Plant hormones such as auxin, cytokinin (CK), abscisic acid (ABA), ethylene (Eth), gibberellin (GA), jasmonic acid (JA), brassinosteroid (BR) and strigolactone (SL), play important role in plant growth and development [46]. Auxins and CKs are mainly responsible for cell division and expansion, lateral root development, apical dominance, and vascular tissue differentiation [47,48,49]. Defects in auxin and CK biosynthesis and signaling affect plant organs size. Down-regulation of OsARF1 (AUXIN RESPONSE FACTOR1) results in shorter leaves and seed size in rice [50], and overexpression of OsGH3.2 induced dwarfism in rice plants [51]. Our RNA-seq data revealed that expressions of genes related to auxin and CK biosynthesis (OsYUCCA, OsIPT) and signal transduction (OsARFs, OsRR9 and OsRR33) were lower in STTM159 transgenic plants compared to wild type (Additional file 4 and Fig. 7). This may have impaired auxin and CK signaling, resulting in smaller organ size in STTM159 transgenic plants. In addition, auxin activates cell cycle [52] and many cell cycle genes alter their expression level when treated with exogenous auxin or CK. More importantly, cell division is also regulated by some hormones and transcriptional regulation of some core cell cycle genes is controlled by auxin and CK [39, 53]. For instance, CK drives the cell cycle through the induction of D-type cyclins [34] and controls cell cycle at mitosis by stimulating the tyrosine dephosphorylation and activation of p34cdc2-like H1 histone kinase [54]. Auxin transcriptionally regulate CDKs inhibitory protein (KRP2) to prevent lateral root initiation by disrupting the G1-to-S transition [55]. Consistent with the viewpoint that gene regulation and the biosynthesis of new proteins are often the consequence of signal transduction, it is very likely that reduced expressions of cell cycle genes in STTM159 were owing to disrupted auxin and CK homeostasis and/or signaling.
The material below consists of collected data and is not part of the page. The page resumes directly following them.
Source: an optimization exercise on an open RTL-to-GDS flow (aim: small area, a short achievable clock period and few clock cycles). Production flows keep margins and buffers that such runs may drop. The RTL was checked by simulation tests, not by an equivalence proof against the original design. Power is estimated from default activity; no workload was simulated.

==> flow/design.v <==
package fadd_d_pkg;
typedef struct packed {
    logic busy;
    logic [7:0] ena;
    logic [63:0] a;
    logic [63:0] b;
    logic [63:0] result;
    logic illegal_op;
    logic overflow;
    logic add;
    logic sub;
    logic eq;
    logic lt;
    logic le;
    logic max;
    logic min;
    logic flMore;
    logic flEqual;
    logic flLess;
    logic [11:0] preShift;
    logic signOpMore;
    logic [10:0] expMore;
    logic [52:0] mantMore;
    logic [52:0] mantLess;
    logic [104:0] mantLessScale;
    logic [105:0] mantSum;
    logic [6:0] lshift;
    logic [104:0] mantAlign;
    logic [11:0] expPostScale;
    logic [11:0] expPostScaleInv;
    logic [104:0] mantPostScale;
} DoubleAdd_registers;
endpackage
`timescale 1ns/10ps
import fadd_d_pkg::*;
module DoubleAdd #(
    parameter bit async_reset = 1'b0
)
(
    input logic i_clk,                                       
    input logic i_nrst,                                      
    input logic i_ena,
    input logic i_add,
    input logic i_sub,
    input logic i_eq,
    input logic i_lt,
    input logic i_le,
    input logic i_max,
    input logic i_min,
    input logic [63:0] i_a,                                  
    input logic [63:0] i_b,                                  
    output logic [63:0] o_res,                               
    output logic o_illegal_op,                               
    output logic o_overflow,
    output logic o_valid,                                    
    output logic o_busy                                      
);
fadd_d_pkg::DoubleAdd_registers r, rin;
always_comb
begin: comb_proc
    fadd_d_pkg::DoubleAdd_registers v;
    logic v_ena;
    logic signOp;
    logic signA;
    logic signB;
    logic signOpB;
    logic [52:0] mantA;
    logic [52:0] mantB;
    logic [53:0] mantDif;
    logic [11:0] expDif;
    logic v_flMore;
    logic v_flEqual;
    logic v_flLess;
    logic [11:0] vb_preShift;
    logic v_signOpMore;
    logic [10:0] vb_expMore;
    logic [52:0] vb_mantMore;
    logic [52:0] vb_mantLess;
    logic [104:0] mantMoreScale;
    logic [104:0] mantLessScale;
    logic [105:0] vb_mantSum;
    logic [6:0] vb_lshift;
    logic [104:0] vb_mantAlign;
    logic [11:0] vb_expPostScale;
    logic [104:0] vb_mantPostScale;
    logic [104:0] vb_mantSumInv;
    logic [6:0] vb_lshift_p1;
    logic [6:0] vb_lshift_p2;
    logic [52:0] mantShort;
    logic [51:0] tmpMant05;
    logic mantOnes;
    logic mantEven;
    logic mant05;
    logic rndBit;
    logic mantZeroA;
    logic mantZeroB;
    logic allZero;
    logic sumZero;
    logic nanA;
    logic nanB;
    logic nanAB;
    logic overflow;
    logic [63:0] resAdd;
    logic [63:0] resEQ;
    logic [63:0] resLT;
    logic [63:0] resLE;
    logic [63:0] resMax;
    logic [63:0] resMin;
    v_ena = 0;
    signOp = 0;
    signA = 0;
    signB = 0;
    signOpB = 0;
    mantA = 0;
    mantB = 0;
    mantDif = 0;
    expDif = 0;
    v_flMore = 0;
    v_flEqual = 0;
    v_flLess = 0;
    vb_preShift = 0;
    v_signOpMore = 0;
    vb_expMore = 0;
    vb_mantMore = 0;
    vb_mantLess = 0;
    mantMoreScale = 0;
    mantLessScale = 0;
    vb_mantSum = 0;
    vb_lshift = 0;
    vb_mantAlign = 0;
    vb_expPostScale = 0;
    vb_mantPostScale = 0;
    vb_mantSumInv = 0;
    vb_lshift_p1 = 0;
    vb_lshift_p2 = 0;
    mantShort = 0;
    tmpMant05 = 0;
    mantOnes = 0;
    mantEven = 0;
    mant05 = 0;
    rndBit = 0;
    mantZeroA = 0;
    mantZeroB = 0;
    allZero = 0;
    sumZero = 0;
    nanA = 0;
    nanB = 0;
    nanAB = 0;
    overflow = 0;
    resAdd = 0;
    resEQ = 0;
    resLT = 0;
    resLE = 0;
    resMax = 0;
    resMin = 0;
    v = r;
    v_ena = (i_ena && (~r.busy));
    v.ena = {r.ena[6: 0], v_ena};
    if (i_ena == 1'b1) begin
        v.busy = 1'b1;
        v.add = i_add;
        v.sub = i_sub;
        v.eq = i_eq;
        v.lt = i_lt;
        v.le = i_le;
        v.max = i_max;
        v.min = i_min;
        v.a = i_a;
        v.b = i_b;
        v.illegal_op = 1'b0;
        v.overflow = 1'b0;
    end
    signOp = (r.sub || r.le || r.lt);
    signA = r.a[63];
    signB = r.b[63];
    signOpB = (signB ^ signOp);
    mantA[51: 0] = r.a[51: 0];
    mantA[52] = 1'h0;
    if ((|r.a[62: 52]) == 1'b1) begin
        mantA[52] = 1'h1;
    end
    mantB[51: 0] = r.b[51: 0];
    mantB[52] = 1'h0;
    if ((|r.b[62: 52]) == 1'b1) begin
        mantB[52] = 1'h1;
    end
    if (((|r.a[62: 52]) == 1'b1) && ((|r.b[62: 52]) == 1'b0)) begin
        expDif = (r.a[62: 52] - 1);
    end else if (((|r.a[62: 52]) == 1'b0) && ((|r.b[62: 52]) == 1'b1)) begin
        expDif = (12'h001 - r.b[62: 52]);
    end else begin
        expDif = (r.a[62: 52] - r.b[62: 52]);
    end
    mantDif = ({1'h0, mantA} - {1'h0, mantB});
    if ((|expDif) == 1'b0) begin
        vb_preShift = expDif;
        if ((|mantDif) == 1'b0) begin
            v_flMore = ((~signA) && (signA ^ signB));
            v_flEqual = (~(signA ^ signB));
            v_flLess = (signA && (signA ^ signB));
            v_signOpMore = signA;
            vb_expMore = r.a[62: 52];
            vb_mantMore = mantA;
            vb_mantLess = mantB;
        end else if (mantDif[53] == 1'b0) begin              
            v_flMore = (~signA);
            v_flEqual = 1'b0;
            v_flLess = signA;
            v_signOpMore = signA;
            vb_expMore = r.a[62: 52];
            vb_mantMore = mantA;
            vb_mantLess = mantB;
        end else begin
            v_flMore = signB;
            v_flEqual = 1'b0;
            v_flLess = (~signB);
            v_signOpMore = signOpB;
            vb_expMore = r.b[62: 52];
            vb_mantMore = mantB;
            vb_mantLess = mantA;
        end
    end else if (expDif[11] == 1'b0) begin
        v_flMore = (~signA);
        v_flEqual = 1'b0;
        v_flLess = signA;
        vb_preShift = expDif;
        v_signOpMore = signA;
        vb_expMore = r.a[62: 52];
        vb_mantMore = mantA;
        vb_mantLess = mantB;
    end else begin
        v_flMore = signB;
        v_flEqual = 1'b0;
        v_flLess = (~signB);
        vb_preShift = ((~expDif) + 1);
        v_signOpMore = signOpB;
        vb_expMore = r.b[62: 52];
        vb_mantMore = mantB;
        vb_mantLess = mantA;
    end
    if (r.ena[0] == 1'b1) begin
        v.flMore = v_flMore;
        v.flEqual = v_flEqual;
        v.flLess = v_flLess;
        v.preShift = vb_preShift;
        v.signOpMore = v_signOpMore;
        v.expMore = vb_expMore;
        v.mantMore = vb_mantMore;
        v.mantLess = vb_mantLess;
    end
    mantLessScale = r.mantLess;
    mantLessScale = {mantLessScale, {52{1'b0}}};
    if (r.ena[1] == 1'b1) begin
        v.mantLessScale = '0;
        for (int i = 0; i < 105; i++) begin
            if (i == r.preShift) begin
                v.mantLessScale = (mantLessScale >> i);
            end
        end
    end
    mantMoreScale = r.mantMore;
    mantMoreScale = {mantMoreScale, {52{1'b0}}};
    if ((signA ^ signOpB) == 1'b1) begin
        vb_mantSum = (mantMoreScale - r.mantLessScale);
    end else begin
        vb_mantSum = (mantMoreScale + r.mantLessScale);
    end
    if (r.ena[2] == 1'b1) begin
        v.mantSum = vb_mantSum;
    end
    for (int i = 0; i < 104; i++) begin
        vb_mantSumInv[(i + 1)] = r.mantSum[(103 - i)];
    end
    for (int i = 0; i < 64; i++) begin
        if (((|vb_lshift_p1) == 1'b0) && (vb_mantSumInv[i] == 1'b1)) begin
            vb_lshift_p1 = i;
        end
    end
    for (int i = 0; i < 41; i++) begin
        if (((|vb_lshift_p2) == 1'b0) && (vb_mantSumInv[(64 + i)] == 1'b1)) begin
            vb_lshift_p2 = i;
            vb_lshift_p2[6] = 1'h1;
        end
    end
    if (r.mantSum[105] == 1'b1) begin
        vb_lshift = '1;
    end else if (r.mantSum[104] == 1'b1) begin
        vb_lshift = '0;
    end else if ((|vb_lshift_p1) == 1'b1) begin
        vb_lshift = vb_lshift_p1;
    end else begin
        vb_lshift = vb_lshift_p2;
    end
    if (r.ena[3] == 1'b1) begin
        v.lshift = vb_lshift;
    end
    if (r.lshift == 7'h7f) begin
        vb_mantAlign = {'0, r.mantSum[106 - 1: 1]};
    end else if ((|r.lshift) == 1'b0) begin
        vb_mantAlign = r.mantSum;
    end else begin
        for (int i = 1; i < 105; i++) begin
            if (i == r.lshift) begin
                vb_mantAlign = (r.mantSum << i);
            end
        end
    end
    if (r.lshift == 7'h7f) begin
        if (r.expMore == 11'h7ff) begin
            vb_expPostScale = {1'h0, r.expMore};
        end else begin
            vb_expPostScale = {1'h0, (r.expMore + 1)};
        end
    end else begin
        if (((|r.expMore) == 1'b0) && ((|r.lshift) == 1'b0)) begin
            vb_expPostScale = 12'h001;
        end else begin
            vb_expPostScale = ({1'h0, r.expMore} - {1'h0, r.lshift});
        end
    end
    if ((signA ^ signOpB) == 1'b1) begin
        if (((|r.expMore) == 1'b1)
                && ((vb_expPostScale[11] == 1'b1) || ((|vb_expPostScale) == 1'b0))) begin
            vb_expPostScale = (vb_expPostScale - 1);
        end
    end
    if (r.ena[4] == 1'b1) begin
        v.mantAlign = vb_mantAlign;
        v.expPostScale = vb_expPostScale;
        v.expPostScaleInv = ((~vb_expPostScale) + 1);
    end
    vb_mantPostScale = r.mantAlign;
    if (r.expPostScale[11] == 1'b1) begin
        for (int i = 1; i < 105; i++) begin
            if (i == int'(r.expPostScaleInv)) begin
                vb_mantPostScale = (r.mantAlign >> i);
            end
        end
    end
    if (r.ena[5] == 1'b1) begin
        v.mantPostScale = vb_mantPostScale;
    end
    mantShort = r.mantPostScale[104: 52];
    tmpMant05 = r.mantPostScale[51: 0];
    mantOnes = 1'b0;
    if (mantShort == 53'h1fffffffffffff) begin
        mantOnes = 1'b1;
    end
    mantEven = r.mantPostScale[52];
    if (tmpMant05 == 52'h8000000000000) begin
        mant05 = 1'b1;
    end
    rndBit = (r.mantPostScale[51] && (~(mant05 && (~mantEven))));
    if ((|r.a[51: 0]) == 1'b0) begin
        mantZeroA = 1'b1;
    end
    if ((|r.b[51: 0]) == 1'b0) begin
        mantZeroB = 1'b1;
    end
    if (((|r.a[62: 0]) == 1'b0) && ((|r.b[62: 0]) == 1'b0)) begin
        allZero = 1'b1;
    end
    if ((|r.mantPostScale) == 1'b0) begin
        sumZero = 1'b1;
    end
    if (r.a[62: 52] == 11'h7ff) begin
        nanA = 1'b1;
    end
    if (r.b[62: 52] == 11'h7ff) begin
        nanB = 1'b1;
    end
    nanAB = (nanA && mantZeroA && nanB && mantZeroB);
    if (r.expPostScale == 12'h7ff) begin                     
        overflow = 1'b1;
    end
    if ((nanAB && signOp) == 1'b1) begin
        resAdd[63] = (signA ^ signOpB);
    end else if (nanA == 1'b1) begin
        resAdd[63] = (signA || (nanB && signOpB));
    end else if (nanB == 1'b1) begin
        resAdd[63] = (signOpB ^ (signOp && (~mantZeroB)));
    end else if (allZero == 1'b1) begin
        resAdd[63] = (signA && signOpB);
    end else if (sumZero == 1'b1) begin
        resAdd[63] = 1'h0;
    end else begin
        resAdd[63] = r.signOpMore;
    end
    if ((nanA || nanB) == 1'b1) begin
        resAdd[62: 52] = '1;
    end else if ((r.expPostScale[11] == 1'b1) || (sumZero == 1'b1)) begin
        resAdd[62: 52] = '0;
    end else begin
        resAdd[62: 52] = (r.expPostScale + (mantOnes && rndBit && (~overflow)));
    end
    if ((nanA && mantZeroA && nanB && mantZeroB) == 1'b1) begin
        resAdd[51] = signOp;
        resAdd[50: 0] = '0;
    end else if ((nanA && (~(nanB && signOpB))) == 1'b1) begin
        resAdd[51] = 1'h1;
        resAdd[50: 0] = r.a[50: 0];
    end else if (nanB == 1'b1) begin
        resAdd[51] = 1'h1;
        resAdd[50: 0] = r.b[50: 0];
    end else if (overflow == 1'b1) begin
        resAdd[51: 0] = '0;
    end else begin
        resAdd[51: 0] = (mantShort[51: 0] + rndBit);
    end
    resEQ[63: 1] = '0;
    resEQ[0] = r.flEqual;
    resLT[63: 1] = '0;
    resLT[0] = r.flLess;
    resLE[63: 1] = '0;
    resLE[0] = (r.flLess || r.flEqual);
    if ((nanA || nanB) == 1'b1) begin
        resMax = r.b;
    end else if (r.flMore == 1'b1) begin
        resMax = r.a;
    end else begin
        resMax = r.b;
    end
    if ((nanA || nanB) == 1'b1) begin
        resMin = r.b;
    end else if (r.flLess == 1'b1) begin
        resMin = r.a;
    end else begin
        resMin = r.b;
    end
    if (r.ena[6] == 1'b1) begin
        if (r.eq == 1'b1) begin
            v.result = resEQ;
        end else if (r.lt == 1'b1) begin
            v.result = resLT;
        end else if (r.le == 1'b1) begin
            v.result = resLE;
        end else if (r.max == 1'b1) begin
            v.result = resMax;
        end else if (r.min == 1'b1) begin
            v.result = resMin;
        end else begin
            v.result = resAdd;
        end
        v.illegal_op = (nanA || nanB);
        v.overflow = overflow;
        v.busy = 1'b0;
        v.add = 1'b0;
        v.sub = 1'b0;
        v.eq = 1'b0;
        v.lt = 1'b0;
        v.le = 1'b0;
        v.max = 1'b0;
        v.min = 1'b0;
    end
    if (~async_reset && i_nrst == 1'b0) begin
        v = '0;
    end
    o_res = r.result;
    o_illegal_op = r.illegal_op;
    o_overflow = r.overflow;
    o_valid = r.ena[7];
    o_busy = r.busy;
    rin = v;
end: comb_proc
generate
    if (async_reset) begin: async_rst_gen
        always_ff @(posedge i_clk, negedge i_nrst) begin: rg_proc
            if (i_nrst == 1'b0) begin
                r <= '0;
            end else begin
                r <= rin;
            end
        end: rg_proc
    end: async_rst_gen
    else begin: no_rst_gen
        always_ff @(posedge i_clk) begin: rg_proc
            r <= rin;
        end: rg_proc
    end: no_rst_gen
endgenerate
endmodule
==> flow/run.sh <==
#!/bin/bash
# synth_recipe.tcl (not shown) runs the flow's synth.tcl, then flattens the netlist and writes it again
# the make line also repeats each setting of config.mk as NAME=value (left out here)
make -C /OpenROAD-flow-scripts/flow DESIGN_CONFIG=/design/flow/config.mk WORK_HOME=/design/flow/orfs CLKGATE_MAP_FILE= SYNTH_SCRIPT=/design/flow/synth_recipe.tcl finish
==> flow/config.mk <==
export PLATFORM = sky130hd
export DESIGN_NAME = DoubleAdd
export DESIGN_NICKNAME = DoubleAdd
export VERILOG_FILES = /design/flow/design.v
export SDC_FILE = /design/flow/constraint.sdc
export NUM_CORES = 8
export LEC_CHECK = 0
export CAP_MARGIN = 20
export CORE_MARGIN = 2
export CORE_UTILIZATION = 22
export PLACE_DENSITY = 0.32
export SLEW_MARGIN = 20
==> flow/constraint.sdc <==
create_clock -name core_clock -period 12.0 [get_ports {i_clk}]
set_input_delay 2.4000 -clock core_clock [delete_from_list [all_inputs] [get_ports {i_clk}]]
set_output_delay 2.4000 -clock core_clock [all_outputs]
set_load 0.01 [all_outputs]
==> results.txt <==
post-synthesis compound-gate area fraction 56.4%; Adder-Cell Fraction of Synth Area 1.53%; Clk Tree Root Cell clkbuf_16; Final ANT Viol Nets 0; synthesized area around 0.16 mm²; Mapped Nets 26666; initial drt markers 47408; htree depth 3; hold_buf cts 0; DRC viols 0; xor/xnor cell area share of the yosys netlist 1.23%; r2r startpoint r[342]; CP Launch Point r[342]; clock network power share 31.9%; sequential fraction of the synthesis area 9.73%; CTS-repair resized insts 0; crit-path most repeated cell nor4_1; number of synthesized flops with an enable pin 0; Net Sw Power 5.20 mW; global route overflow 0; largest fanout on the critical path 13; ys async rst share 0%; average cell area after synthesis 6.19 µm²; Slew HR between 10% and 20%; status timing/DRC/antenna clean; GRT Resource Usage Total 34.4%; #FFs+latches synth 793; number of buffers created by CTS 114; Layout Nets 24188; proportion of netlist area held by the largest area contributor 9.73%; layout cells sized above 1 10.1%; register share of total power between 20% and 30%; Worst Hold Class register to register; setup bufs post-CTS 0; Fin Setup TNS 0 ps; combinational share of power approximately two fifths; Largest stage delay, worst path between 600 and 700 ps; RSZ-0062 raised after global routing false; Rows about 320; max frequency 0.0879 GHz; dpl hpwl between 900000 and 1000000 µm; final setup margin 622 ps; area post-placement 0.175 mm²; Worst Max-Slew Pin Slew 1310 ps; CP arrival 12090 ps; Yosys warnings 1; Critical Path Sink Type register; Internal 6.13 mW; Clock Pin Slew Worst Setup and Hold Paths 60 ps; Sw Ratio between 40 and 50%; antenna violations before repair 125; # IOs 206; Clock Tree Buf Depth 4; Clock Latency Late Sink 960 ps; Die Y around 860 µm; Largest regs r x793; Vias per Instance 7.26; Port-buffer cells 204; maximum VDD drop approximately 0.12 mV; cell count after synthesis 26331; critical path type register to register; fin crit share 94.8%; largest family of logic cells by synthesized area compound AO/OA/AOI/OAI gates; Slowest-stage cell, CP dfxtp_1; wire per inst 40.7 µm; Worst Path Required 12710 ps; core footprint around 0.74 mm²; CTS tree done; Routed WL 1380000 µm; Netlist cell types 123; Synth Area in Simple Gates about 18%; global-route wire length before repair about 1900000 µm; Die ar. 0.748 mm²; CP Launch Type register; clk sinks 793; most flop-heavy register r; Clock Skew 166 ps; final hold viol count 0; pin count of the biggest net entering global routing around 130; hold path startpoint r[651]; Slew Limit Fails 0; Finished Cell Area 0.179 mm²; Main synth FF type dfxtp_1; max reg flops around 790; chip width 865 µm; Setup-failing EPs final 0; pre-CTS worst setup slack 397 ps; P&R area growth vs syn 9.72%; Final GP Congestion between 0.9 and 1; max-cap viol count 0; vias in the first global route ~220k; commonest non-fill, non-tap cell in the layout a21oi_1; Synth area leader dfxtp_1; Tmin final 11380 ps; most frequent cells in the layout a21oi_1 (2626), o21ai_0 (2429), nor2_1 (2364); Static Leak between 60 and 70 nW; pwr dens 63.4 mW/mm²; via count 245915; Initial Util 22.0%; mux cell area share after synthesis about 2.4%; synth top area cells dfxtp_1 (9.7%), a21oi_1 (8.1%), clkbuf_1 (8.0%); DRT Pass-1 Iters 11
==> critical path, delay by kind of cell (launching register included) <==
family | cells | cell delay, ps
simple gates | 16 | 5130
buf+inv | 1 | 230
flops | 1 | 690
compound gates | 15 | 5130
==> cells in the mapped netlist, drive strengths merged, types with 99 or more instances <==
master	n
clkbuf	3458
a21oi	2628
nor2	2586
o21ai	2451
nand2	2084
o22ai	1363
a221oi	1279
o221ai	1156
a22oi	910
a211oi	889
buf	828
dfxtp	793
nor3	609
nand3	464
a31oi	434
o211ai	429
a222oi	402
mux2i	356
inv	310
nand4	283
ha	194
a22o	185
a221o	171
a211o	166
nor4	164
xnor2	128
a2111oi	112
o31ai	109
o2111ai	107
xor2	101
and3	99
==> metal layers <==
| layer | vias up | global-route usage, % | part of all wire [%] |
|---|---|---|---|
| met5 | - | 0 | 0.045 |
| met4 | 92 | 19.3 | 7.2 |
| li1 | 98826 | - | - |
| met1 | 121530 | 44.8 | 39 |
| met2 | 20585 | 50.4 | 41 |
| met3 | 4882 | 9.98 | 12 |
==> path summary, 6_finish.rpt <==
kind,cells after the start,endpoint,slack (ps)
setup / recovery,32,r[235],620
hold / removal,2,r[651],450
setup reg to reg,32,r[235],620
hold reg to reg,2,r[651],450
==> kinds of logic after synthesis <==
| kind of cell | after synthesis |
|---|---|
| AO/OA/AOI/OAI | 13413 |
| AND/OR/NAND/NOR | 6699 |
| buffers and inverters | 4619 |
| flip-flops | 793 |
| multiplexers | 381 |
| XOR/XNOR | 229 |
| adder cells (fa/ha/maj) | 197 |
==> metrics by stage <==
step | total power, mW | cells | hold slack [ps] | util, %
after floorplan | 5.54 | 26331 | 423 | -
after global placement | 7.59 | 33588 | 441 | 23.6
after detailed placement | 7.55 | 33590 | 448 | 23.6
after CTS | 11.2 | 33796 | 462 | 24.1
after global routing | 11.7 | 33828 | 471 | 24.2
final | 11.3 | 33885 | 454 | 24.2
==> layout make-up <==
cell class / count / area [µm²]
sequential: 793 / 16400
antenna: 84 / 210
timing repair buffer: 1692 / 13500
clock inverter: 48 / 548
tap: 9858 / 12300
clock buffer: 158 / 3270
multi-input combinational: 20919 / 131000
inverter: 333 / 1260
fill: 83462 / 561000
==> power groups by stage <==
stage | combinational, mW | clock (mW) | sequential (mW)
6_report | 4.72 | 3.62 | 3.00
5_1_grt | 4.87 | 3.78 | 3.00
4_1_cts | 4.53 | 3.71 | 2.99
3_5_place_dp | 4.51 | 0 | 3.04
3_3_place_gp | 4.54 | 0 | 3.04
2_1_floorplan | 2.70 | 0 | 2.83
Testbench counts, summed over its fixed seeds: cycles 64,000.

[afterwards: timing with drivers on the ports]
The flow's constraints put no driver on any port. The routed layout listed below was extracted and timed again, unchanged, in two steps. Step 1 assumes that a clkbuf_16 drives the clock port and a buf_2 every other input. Step 2, shift: input delay + t, output delay - t, t = (earliest + latest rising clock arrival at the registers) / 2. This alone moves slack from input paths to output paths. Three values: no drivers, after step 1, after step 2; two values: the first two.
shift t [ns]: 0.995
setup WS [ns]: 0.622 / 0.622 / 0.622
worst register clock-pin slew, ns: 0.08 / 0.08
After both steps this run still meets setup and hold. The setup slack of this run moves by 0.000 ns with the drivers and by 0.000 ns with both steps.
In addition to auxin and CK, BRs also mediate many important processes in plant growth and development including cell division and vascular differentiation [56]. In STTM159 plants, expression of many BR synthesis and signaling genes including OsDWARF/CYP85A1 (brassinosteroid-deficient dwarf1) and OsBZR1 were found to be reduced, significantly. Knockdown of OsBZR1 expression causes reduced seed size and weight by triggering expression of a MYB domain protein, carbon starved anther (csa) [57]. Our results indicate that genes defective in BR synthesis and signaling could result in dwarfism and reduced grain size in STTM159 rice plants [58]. In addition, BR enhances cell division in the presence of auxin by regulating the expression of cell cycle gene, cyclin D3 [59]. Therefore, we believe that disrupted BR signaling in STTM159 plants might attribute to altered morphological characters, such as plant height in vegetative growth stage and spikelet hull size in reproductive developmental stage. In addition, transcriptional levels of quantitative traits (QTLs), associated with grain size, are reduced significantly in STTM159 transgenic plant compared with WT (Fig. 7c). It is reasonable to speculate that decreased expressional levels of the genes related to grain weight QTLs contributed to the smaller grain size in STTM159 plants.

Conclusions

The present study indicates that miR159 positively regulates organ size, including stem, leaf, and grain size in rice by promoting cell division. Further analysis of the RNA-seq data indicates that the decreased organ size in STTM159 transgenic plants results from reduced cell divisions, which in turn, may at least partly result from the lower expression of the genes involved in cell cycle and hormone homeostasis. Further studies are required to explore the underlying pathways governed by OsGAMYB, OsGAMYBL1 and other possible miR159-target genes regulating agronomic traits in rice. Considering that miR159 regulates an important agronomic trait of grain size, manipulation of the expression of miR159 or its target genes can help achieve higher rice yield on account of increased grain size.